## WHAT TO WORK ON
Start at the line below containing "finish: 62.7 / 0.259" and stop at the line containing "-- run 2: where". Repeat every line of that stretch exactly, and nothing outside it.

Excerpts from a dataset
--- config.mk ---
export PLATFORM = sky130hd
export DESIGN_NAME = phase_sequencer
export DESIGN_NICKNAME = d
export VERILOG_FILES = /design/src/rtl/phase_sequencer.sv
export SDC_FILE = /design/constraint.sdc
export NUM_CORES = 1
export LEC_CHECK = 0
export CAP_MARGIN = 10
export CORE_UTILIZATION = 40
export DETAILED_ROUTE_END_ITERATION = 10
export GPL_TIMING_DRIVEN = 1
export PLACE_DENSITY_LB_ADDON = 0.2
export RECOVER_POWER = 25
export SYNTH_ARGS = -nofsm -noshare
export SYNTH_HDL_FRONTEND = slang
export SYNTH_SLANG_ARGS = --single-unit
--- constraint.sdc ---
create_clock -name clk -period 4.2 [get_ports clk]
set_input_delay 0.84 -clock clk [delete_from_list [all_inputs] [get_ports clk]]
set_output_delay 0.84 -clock clk [all_outputs]
set_load 0.01 [all_outputs]
--- src/rtl/phase_sequencer.sv ---
// One-hot CPU phase generator with stall, phase skipping,
// ready-gated wait phases with a timeout watchdog and a cycle counter.
module phase_sequencer #(
    parameter int                  N_PHASES  = 4,
    parameter logic [N_PHASES-1:0] WAIT_MASK = 4'b1000,
    parameter int                  WAIT_MAX  = 7,
    parameter int                  CNT_W     = 16,
    localparam int                 IDX_W     = $clog2(N_PHASES),
    localparam int                 WC_W      = $clog2(WAIT_MAX + 1)
) (
    input  logic                clk,
    input  logic                rst_n,
    input  logic                stall,
    input  logic [N_PHASES-1:0] skip_mask,
    input  logic                ready,
    output logic [N_PHASES-1:0] phase,
    output logic [IDX_W-1:0]    phase_idx,
    output logic                phase_first,
    output logic                cycle_done,
    output logic                timeout,
    output logic [CNT_W-1:0]    cycle_count
);

    localparam logic [WC_W-1:0] WMAX = WC_W'(WAIT_MAX);

    logic [IDX_W-1:0] idx_q, idx_nxt, succ;
    logic [WC_W-1:0]  wc_q, wc_nxt;
    logic [CNT_W-1:0] cnt_q, cnt_nxt;
    logic             first_q, first_nxt;
    logic             done_q, done_nxt;
    logic             tmo_q, tmo_nxt;
    logic             is_wait, at_max, adv, forced;

    assign is_wait = WAIT_MASK[idx_q];
    assign at_max  = (wc_q == WMAX);
    assign adv     = !stall && (!is_wait || ready || at_max);
    assign forced  = adv && is_wait && !ready && at_max;

    // Lowest unskipped phase above the current one; phase 0 when none remain.
    always_comb begin
        succ = '0;
        for (int j = N_PHASES - 1; j >= 0; j--) begin
            if (j > int'(idx_q) && !skip_mask[j]) begin
                succ = IDX_W'(j);
            end
        end
    end

    always_ff @(posedge clk) begin
        if (!rst_n) begin
            idx_q   <= '0;
            wc_q    <= '0;
            cnt_q   <= '0;
            first_q <= 1'b1;
            done_q  <= 1'b0;
            tmo_q   <= 1'b0;
        end else begin
            idx_q   <= idx_nxt;
            wc_q    <= wc_nxt;
            cnt_q   <= cnt_nxt;
            first_q <= first_nxt;
            done_q  <= done_nxt;
            tmo_q   <= tmo_nxt;
        end
    end

    always_comb begin
        idx_nxt   = idx_q;
        wc_nxt    = wc_q;
        cnt_nxt   = cnt_q;
        first_nxt = 1'b0;
        done_nxt  = 1'b0;
        tmo_nxt   = 1'b0;
        if (adv) begin
            idx_nxt   = succ;
            wc_nxt    = '0;
            first_nxt = 1'b1;
            tmo_nxt   = forced;
            done_nxt  = (succ == '0);
            if (succ == '0) begin
                cnt_nxt = cnt_q + 1'b1;
            end
        end else if (!stall && is_wait) begin
            wc_nxt = wc_q + 1'b1;
        end
    end

    always_comb begin
        phase        = '0;
        phase[idx_q] = 1'b1;
        phase_idx    = idx_q;
        phase_first  = first_q;
        cycle_done   = done_q;
        timeout      = tmo_q;
        cycle_count  = cnt_q;
    end

endmodule
## src/rtl/div_iter_unit.sv

```systemverilog
`default_nettype none
// ============================================================================
// Module   : div_iter_unit
// Purpose  : Multi-cycle RV64M divider (DIV/DIVU/REM/REMU and W forms) using a
//            restoring shift-subtract loop; negations go through the shared adder.
// Revision : 1.0  initial release
// ============================================================================
module div_iter_unit #(
  parameter int WIDTH = 64,
  parameter int CNT_W = 7
) (
  input  logic             clk,
  input  logic             rst,
  input  logic             div_valid,
  output logic             div_ready,
  input  logic [WIDTH-1:0] dividend,
  input  logic [WIDTH-1:0] divisor,
  input  logic             div_signed,
  input  logic             div_w,
  input  logic             rem_sel,
  input  logic             flush,
  output logic             out_valid,
  input  logic             out_ready,
  output logic [WIDTH-1:0] result,
  output logic             add_req,
  output logic             adder_AorS,
  output logic [WIDTH-1:0] adder_src0,
  output logic [WIDTH-1:0] adder_src1,
  output logic             adder_src0_vld,
  output logic             adder_src1_vld,
  output logic             adder_w_inst,
  input  logic [WIDTH-1:0] adder_sum
);

  localparam int HW = WIDTH / 2;

  localparam logic [2:0] S_IDLE  = 3'd0;
  localparam logic [2:0] S_ABS_A = 3'd1;
  localparam logic [2:0] S_ABS_B = 3'd2;
  localparam logic [2:0] S_ITER  = 3'd3;
  localparam logic [2:0] S_FIX   = 3'd4;
  localparam logic [2:0] S_DONE  = 3'd5;

  logic [2:0]       r_state, w_next;
  logic [WIDTH-1:0] r_quo, r_rem, r_b, r_result;
  logic [CNT_W-1:0] r_cnt;
  logic             r_a_neg, r_b_neg, r_w, r_rem_sel;

  logic [WIDTH-1:0] w_ext_a, w_ext_b, w_fast_res, w_abs_a, w_raw, w_fixed;
  logic [WIDTH:0]   w_rem_sh, w_trial;
  logic             w_div_zero, w_ovf, w_fast, w_borrow, w_neg_res;

  // Operand extension for W forms happens once, at accept.
  assign w_ext_a = div_w ? {{HW{div_signed & dividend[HW-1]}}, dividend[HW-1:0]} : dividend;
  assign w_ext_b = div_w ? {{HW{div_signed & divisor[HW-1]}},  divisor[HW-1:0]}  : divisor;

  assign w_div_zero = (w_ext_b == '0);
  assign w_ovf      = div_signed && (&w_ext_b) &&
                      (div_w ? (w_ext_a[HW-1:0] == {1'b1, {(HW-1){1'b0}}})
                             : (w_ext_a == {1'b1, {(WIDTH-1){1'b0}}}));
  assign w_fast     = w_div_zero || w_ovf;
  assign w_fast_res = w_div_zero ? (rem_sel ? w_ext_a : '1)
                                 : (rem_sel ? '0 : w_ext_a);

  assign w_abs_a = r_a_neg ? adder_sum : r_quo;

  // Remainder stays below the divisor, so bit WIDTH of the trial is the borrow.
  assign w_rem_sh = {r_rem, r_quo[WIDTH-1]};
  assign w_trial  = w_rem_sh - {1'b0, r_b};
  assign w_borrow = w_trial[WIDTH];

  assign w_raw     = r_rem_sel ? r_rem : r_quo;
  assign w_neg_res = r_rem_sel ? r_a_neg : (r_a_neg ^ r_b_neg);
  assign w_fixed   = w_neg_res ? adder_sum : w_raw;

  always_ff @(posedge clk) begin
    if (rst) r_state <= S_IDLE;
    else     r_state <= w_next;
  end

  always_comb begin
    w_next = r_state;
    case (r_state)
      S_IDLE:  if (div_valid) w_next = w_fast ? S_DONE : S_ABS_A;
      S_ABS_A: w_next = S_ABS_B;
      S_ABS_B: w_next = S_ITER;
      S_ITER:  if (r_cnt == CNT_W'(1)) w_next = S_FIX;
      S_FIX:   w_next = S_DONE;
      S_DONE:  if (out_ready) w_next = S_IDLE;
      default: w_next = S_IDLE;
    endcase
    if (flush) w_next = S_IDLE;
  end

  always_comb begin
    div_ready      = (r_state == S_IDLE);
    out_valid      = (r_state == S_DONE);
    result         = r_result;
    add_req        = 1'b0;
    adder_AorS     = 1'b0;
    adder_src0     = '0;
    adder_src1     = '0;
    adder_src0_vld = 1'b0;
    adder_src1_vld = 1'b0;
    adder_w_inst   = 1'b0;
    if (r_state == S_ABS_A || r_state == S_ABS_B || r_state == S_FIX) begin
      add_req        = 1'b1;
      adder_AorS     = 1'b1;
      adder_src0_vld = 1'b1;
      adder_src1_vld = 1'b1;
      case (r_state)
        S_ABS_A: adder_src1 = r_quo;
        S_ABS_B: adder_src1 = r_b;
        default: adder_src1 = w_raw;
      endcase
    end
  end

  always_ff @(posedge clk) begin
    if (rst) begin
      r_quo     <= '0;
      r_rem     <= '0;
      r_b       <= '0;
      r_result  <= '0;
      r_cnt     <= '0;
      r_a_neg   <= 1'b0;
      r_b_neg   <= 1'b0;
      r_w       <= 1'b0;
      r_rem_sel <= 1'b0;
    end else begin
      case (r_state)
        S_IDLE: if (div_valid && !flush) begin
          r_quo     <= w_ext_a;
          r_b       <= w_ext_b;
          r_rem     <= '0;
          r_a_neg   <= div_signed & w_ext_a[WIDTH-1];
          r_b_neg   <= div_signed & w_ext_b[WIDTH-1];
          r_w       <= div_w;
          r_rem_sel <= rem_sel;
          if (w_fast) r_result <= w_fast_res;
        end
        S_ABS_A: r_quo <= r_w ? {w_abs_a[HW-1:0], {HW{1'b0}}} : w_abs_a;
        S_ABS_B: begin
          if (r_b_neg) r_b <= adder_sum;
          r_cnt <= r_w ? CNT_W'(HW) : CNT_W'(WIDTH);
        end
        S_ITER: begin
          r_rem <= w_borrow ? w_rem_sh[WIDTH-1:0] : w_trial[WIDTH-1:0];
          r_quo <= {r_quo[WIDTH-2:0], ~w_borrow};
          r_cnt <= r_cnt - CNT_W'(1);
        end
        S_FIX: if (!flush)
          r_result <= r_w ? {{HW{w_fixed[HW-1]}}, w_fixed[HW-1:0]} : w_fixed;
        default: ;
      endcase
    end
  end

endmodule
`default_nettype wire

```
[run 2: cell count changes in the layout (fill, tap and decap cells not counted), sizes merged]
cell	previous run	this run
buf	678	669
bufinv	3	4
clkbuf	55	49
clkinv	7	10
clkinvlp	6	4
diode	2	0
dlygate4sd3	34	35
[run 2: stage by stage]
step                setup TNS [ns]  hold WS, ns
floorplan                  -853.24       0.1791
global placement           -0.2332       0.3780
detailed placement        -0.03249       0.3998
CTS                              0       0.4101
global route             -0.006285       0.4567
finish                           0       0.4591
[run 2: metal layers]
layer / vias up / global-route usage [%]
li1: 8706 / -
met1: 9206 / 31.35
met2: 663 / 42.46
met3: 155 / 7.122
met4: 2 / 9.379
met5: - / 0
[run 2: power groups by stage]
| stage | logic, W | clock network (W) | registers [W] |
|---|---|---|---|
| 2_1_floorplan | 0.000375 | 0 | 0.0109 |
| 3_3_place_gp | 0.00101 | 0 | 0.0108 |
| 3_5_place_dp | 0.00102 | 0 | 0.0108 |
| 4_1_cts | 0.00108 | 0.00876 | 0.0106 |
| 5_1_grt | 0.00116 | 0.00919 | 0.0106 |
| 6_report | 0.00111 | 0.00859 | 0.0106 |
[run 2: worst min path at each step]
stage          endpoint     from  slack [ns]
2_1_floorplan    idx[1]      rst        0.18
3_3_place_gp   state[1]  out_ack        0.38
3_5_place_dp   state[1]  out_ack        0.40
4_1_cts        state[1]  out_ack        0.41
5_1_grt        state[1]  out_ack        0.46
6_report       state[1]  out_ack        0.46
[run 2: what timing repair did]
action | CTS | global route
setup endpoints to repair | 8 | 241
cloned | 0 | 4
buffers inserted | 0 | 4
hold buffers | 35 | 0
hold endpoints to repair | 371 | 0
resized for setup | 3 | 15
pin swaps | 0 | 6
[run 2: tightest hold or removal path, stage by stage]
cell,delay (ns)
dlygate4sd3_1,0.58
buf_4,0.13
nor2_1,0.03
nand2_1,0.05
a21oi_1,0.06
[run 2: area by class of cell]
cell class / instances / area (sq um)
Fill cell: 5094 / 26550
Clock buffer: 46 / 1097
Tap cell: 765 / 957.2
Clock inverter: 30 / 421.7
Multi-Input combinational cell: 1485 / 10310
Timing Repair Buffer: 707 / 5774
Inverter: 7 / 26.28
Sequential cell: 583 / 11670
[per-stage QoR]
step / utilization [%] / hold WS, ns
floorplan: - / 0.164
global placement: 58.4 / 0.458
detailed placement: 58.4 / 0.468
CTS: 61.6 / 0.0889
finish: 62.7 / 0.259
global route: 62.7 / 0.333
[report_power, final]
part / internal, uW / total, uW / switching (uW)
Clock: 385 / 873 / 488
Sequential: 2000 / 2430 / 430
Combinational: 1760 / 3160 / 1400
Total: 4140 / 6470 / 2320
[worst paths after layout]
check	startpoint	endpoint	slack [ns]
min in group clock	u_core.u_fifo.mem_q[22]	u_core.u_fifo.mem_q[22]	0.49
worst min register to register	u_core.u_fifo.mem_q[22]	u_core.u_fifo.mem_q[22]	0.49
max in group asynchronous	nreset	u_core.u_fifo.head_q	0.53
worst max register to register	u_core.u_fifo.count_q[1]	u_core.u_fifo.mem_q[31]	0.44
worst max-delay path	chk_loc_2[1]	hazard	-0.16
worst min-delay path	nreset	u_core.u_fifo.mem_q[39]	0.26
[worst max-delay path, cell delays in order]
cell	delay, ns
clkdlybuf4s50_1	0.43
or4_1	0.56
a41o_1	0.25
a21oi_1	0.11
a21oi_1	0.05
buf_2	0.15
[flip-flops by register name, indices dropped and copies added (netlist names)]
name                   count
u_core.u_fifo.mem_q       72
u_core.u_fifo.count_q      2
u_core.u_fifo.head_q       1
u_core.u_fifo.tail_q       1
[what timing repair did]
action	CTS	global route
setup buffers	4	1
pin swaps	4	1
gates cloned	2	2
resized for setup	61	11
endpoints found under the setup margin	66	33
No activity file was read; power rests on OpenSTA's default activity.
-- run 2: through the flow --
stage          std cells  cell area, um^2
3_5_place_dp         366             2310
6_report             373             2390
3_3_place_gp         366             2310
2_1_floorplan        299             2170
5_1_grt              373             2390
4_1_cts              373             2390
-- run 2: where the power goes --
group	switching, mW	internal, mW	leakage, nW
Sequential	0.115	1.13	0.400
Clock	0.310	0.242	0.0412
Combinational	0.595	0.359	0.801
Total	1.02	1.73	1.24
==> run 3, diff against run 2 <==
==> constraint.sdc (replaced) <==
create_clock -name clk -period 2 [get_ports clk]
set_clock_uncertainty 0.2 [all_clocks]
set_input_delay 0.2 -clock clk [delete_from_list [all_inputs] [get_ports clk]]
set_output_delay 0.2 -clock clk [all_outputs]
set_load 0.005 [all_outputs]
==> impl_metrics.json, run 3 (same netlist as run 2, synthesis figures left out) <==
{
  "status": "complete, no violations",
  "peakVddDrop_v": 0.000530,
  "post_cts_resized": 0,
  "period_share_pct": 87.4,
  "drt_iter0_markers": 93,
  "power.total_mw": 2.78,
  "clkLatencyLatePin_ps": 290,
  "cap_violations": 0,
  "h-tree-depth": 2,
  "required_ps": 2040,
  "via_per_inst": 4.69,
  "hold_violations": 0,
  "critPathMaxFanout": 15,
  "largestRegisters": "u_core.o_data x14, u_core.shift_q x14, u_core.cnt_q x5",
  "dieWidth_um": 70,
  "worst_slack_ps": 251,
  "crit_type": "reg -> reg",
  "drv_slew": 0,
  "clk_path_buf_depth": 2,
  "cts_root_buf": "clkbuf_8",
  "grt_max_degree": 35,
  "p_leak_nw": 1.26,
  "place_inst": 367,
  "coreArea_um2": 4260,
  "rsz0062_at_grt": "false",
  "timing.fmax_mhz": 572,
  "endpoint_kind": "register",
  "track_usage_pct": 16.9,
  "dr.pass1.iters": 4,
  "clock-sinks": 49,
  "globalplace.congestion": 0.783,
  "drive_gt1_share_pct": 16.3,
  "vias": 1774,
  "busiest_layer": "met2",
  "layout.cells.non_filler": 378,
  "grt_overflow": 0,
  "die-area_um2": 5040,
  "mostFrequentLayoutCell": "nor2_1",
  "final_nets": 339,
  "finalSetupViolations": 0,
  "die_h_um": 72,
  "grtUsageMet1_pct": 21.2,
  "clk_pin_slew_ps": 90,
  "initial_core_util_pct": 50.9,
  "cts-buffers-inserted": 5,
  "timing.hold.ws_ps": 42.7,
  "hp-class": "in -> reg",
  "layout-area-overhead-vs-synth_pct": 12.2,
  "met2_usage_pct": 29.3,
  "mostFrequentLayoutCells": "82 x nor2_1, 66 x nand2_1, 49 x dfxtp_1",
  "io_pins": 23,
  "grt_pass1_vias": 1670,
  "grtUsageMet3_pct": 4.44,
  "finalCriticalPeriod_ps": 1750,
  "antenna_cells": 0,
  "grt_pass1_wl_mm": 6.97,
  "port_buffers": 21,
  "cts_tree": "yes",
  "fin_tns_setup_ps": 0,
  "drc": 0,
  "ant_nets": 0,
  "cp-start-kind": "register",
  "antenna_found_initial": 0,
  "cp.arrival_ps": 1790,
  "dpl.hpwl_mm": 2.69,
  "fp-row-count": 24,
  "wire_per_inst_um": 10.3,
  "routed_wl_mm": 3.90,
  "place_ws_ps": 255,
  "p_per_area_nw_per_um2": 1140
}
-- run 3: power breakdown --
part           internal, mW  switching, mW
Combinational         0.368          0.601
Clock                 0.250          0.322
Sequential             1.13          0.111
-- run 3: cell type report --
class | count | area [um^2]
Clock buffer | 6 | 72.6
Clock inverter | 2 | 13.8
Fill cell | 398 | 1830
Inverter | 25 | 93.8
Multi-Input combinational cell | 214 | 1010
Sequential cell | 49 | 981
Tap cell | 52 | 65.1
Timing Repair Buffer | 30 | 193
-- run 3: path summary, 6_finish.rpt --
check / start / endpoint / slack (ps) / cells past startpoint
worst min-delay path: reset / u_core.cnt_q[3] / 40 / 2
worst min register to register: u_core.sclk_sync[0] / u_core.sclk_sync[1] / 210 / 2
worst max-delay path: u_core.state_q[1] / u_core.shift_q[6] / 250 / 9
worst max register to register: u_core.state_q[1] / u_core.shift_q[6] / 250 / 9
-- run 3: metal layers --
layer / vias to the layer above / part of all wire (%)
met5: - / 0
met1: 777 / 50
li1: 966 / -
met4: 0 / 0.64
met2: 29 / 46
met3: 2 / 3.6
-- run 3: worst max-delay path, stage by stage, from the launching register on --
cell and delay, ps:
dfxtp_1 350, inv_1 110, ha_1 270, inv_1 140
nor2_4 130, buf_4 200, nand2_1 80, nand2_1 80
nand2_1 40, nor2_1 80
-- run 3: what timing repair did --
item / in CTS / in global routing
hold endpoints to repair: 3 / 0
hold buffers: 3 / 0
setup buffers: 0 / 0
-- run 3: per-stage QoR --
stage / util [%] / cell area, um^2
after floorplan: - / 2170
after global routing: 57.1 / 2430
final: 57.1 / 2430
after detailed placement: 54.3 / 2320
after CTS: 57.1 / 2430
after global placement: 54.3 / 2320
<file path="config.mk">
export PLATFORM = sky130hd
export DESIGN_NAME = mem_req_sched_flat
export DESIGN_NICKNAME = d
export VERILOG_FILES = /design/src/rtl/mem_req_sched_if.sv /design/src/rtl/mem_req_sched.sv /design/src/flat_wrapper.sv
export SDC_FILE = /design/constraint.sdc
export NUM_CORES = 1
export LEC_CHECK = 0
export ABC_CLOCK_PERIOD_IN_PS = 2480
export BUFFER_PORTS_ARGS = -buffer_cell sky130_fd_sc_hd__buf_2
export CAP_MARGIN = 25
export CORE_MARGIN = 4
export CORE_UTILIZATION = 50
export DETAILED_ROUTE_END_ITERATION = 8
export PLACE_DENSITY = 0.85
export SKIP_CTS_REPAIR_TIMING = 1
export SLEW_MARGIN = 20
export SYNTH_ARGS = -nofsm -noshare
export SYNTH_HDL_FRONTEND = slang
export SYNTH_SLANG_ARGS = --single-unit
</file>
<file path="constraint.sdc">
create_clock -name clk -period 2.48 [get_ports clk]
set_input_delay 0.248 -clock clk [delete_from_list [all_inputs] [get_ports clk]]
set_output_delay 0.248 -clock clk [all_outputs]
set_load 0.005 [all_outputs]
</file>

## EXPECTED OUTPUT
finish: 62.7 / 0.259
global route: 62.7 / 0.333
[report_power, final]
part / internal, uW / total, uW / switching (uW)
Clock: 385 / 873 / 488
Sequential: 2000 / 2430 / 430
Combinational: 1760 / 3160 / 1400
Total: 4140 / 6470 / 2320
[worst paths after layout]
check	startpoint	endpoint	slack [ns]
min in group clock	u_core.u_fifo.mem_q[22]	u_core.u_fifo.mem_q[22]	0.49
worst min register to register	u_core.u_fifo.mem_q[22]	u_core.u_fifo.mem_q[22]	0.49
max in group asynchronous	nreset	u_core.u_fifo.head_q	0.53
worst max register to register	u_core.u_fifo.count_q[1]	u_core.u_fifo.mem_q[31]	0.44
worst max-delay path	chk_loc_2[1]	hazard	-0.16
worst min-delay path	nreset	u_core.u_fifo.mem_q[39]	0.26
[worst max-delay path, cell delays in order]
cell	delay, ns
clkdlybuf4s50_1	0.43
or4_1	0.56
a41o_1	0.25
a21oi_1	0.11
a21oi_1	0.05
buf_2	0.15
[flip-flops by register name, indices dropped and copies added (netlist names)]
name                   count
u_core.u_fifo.mem_q       72
u_core.u_fifo.count_q      2
u_core.u_fifo.head_q       1
u_core.u_fifo.tail_q       1
[what timing repair did]
action	CTS	global route
setup buffers	4	1
pin swaps	4	1
gates cloned	2	2
resized for setup	61	11
endpoints found under the setup margin	66	33
No activity file was read; power rests on OpenSTA's default activity.
-- run 2: through the flow --
stage          std cells  cell area, um^2
3_5_place_dp         366             2310
6_report             373             2390
3_3_place_gp         366             2310
2_1_floorplan        299             2170
5_1_grt              373             2390
4_1_cts              373             2390
-- run 2: where the power goes --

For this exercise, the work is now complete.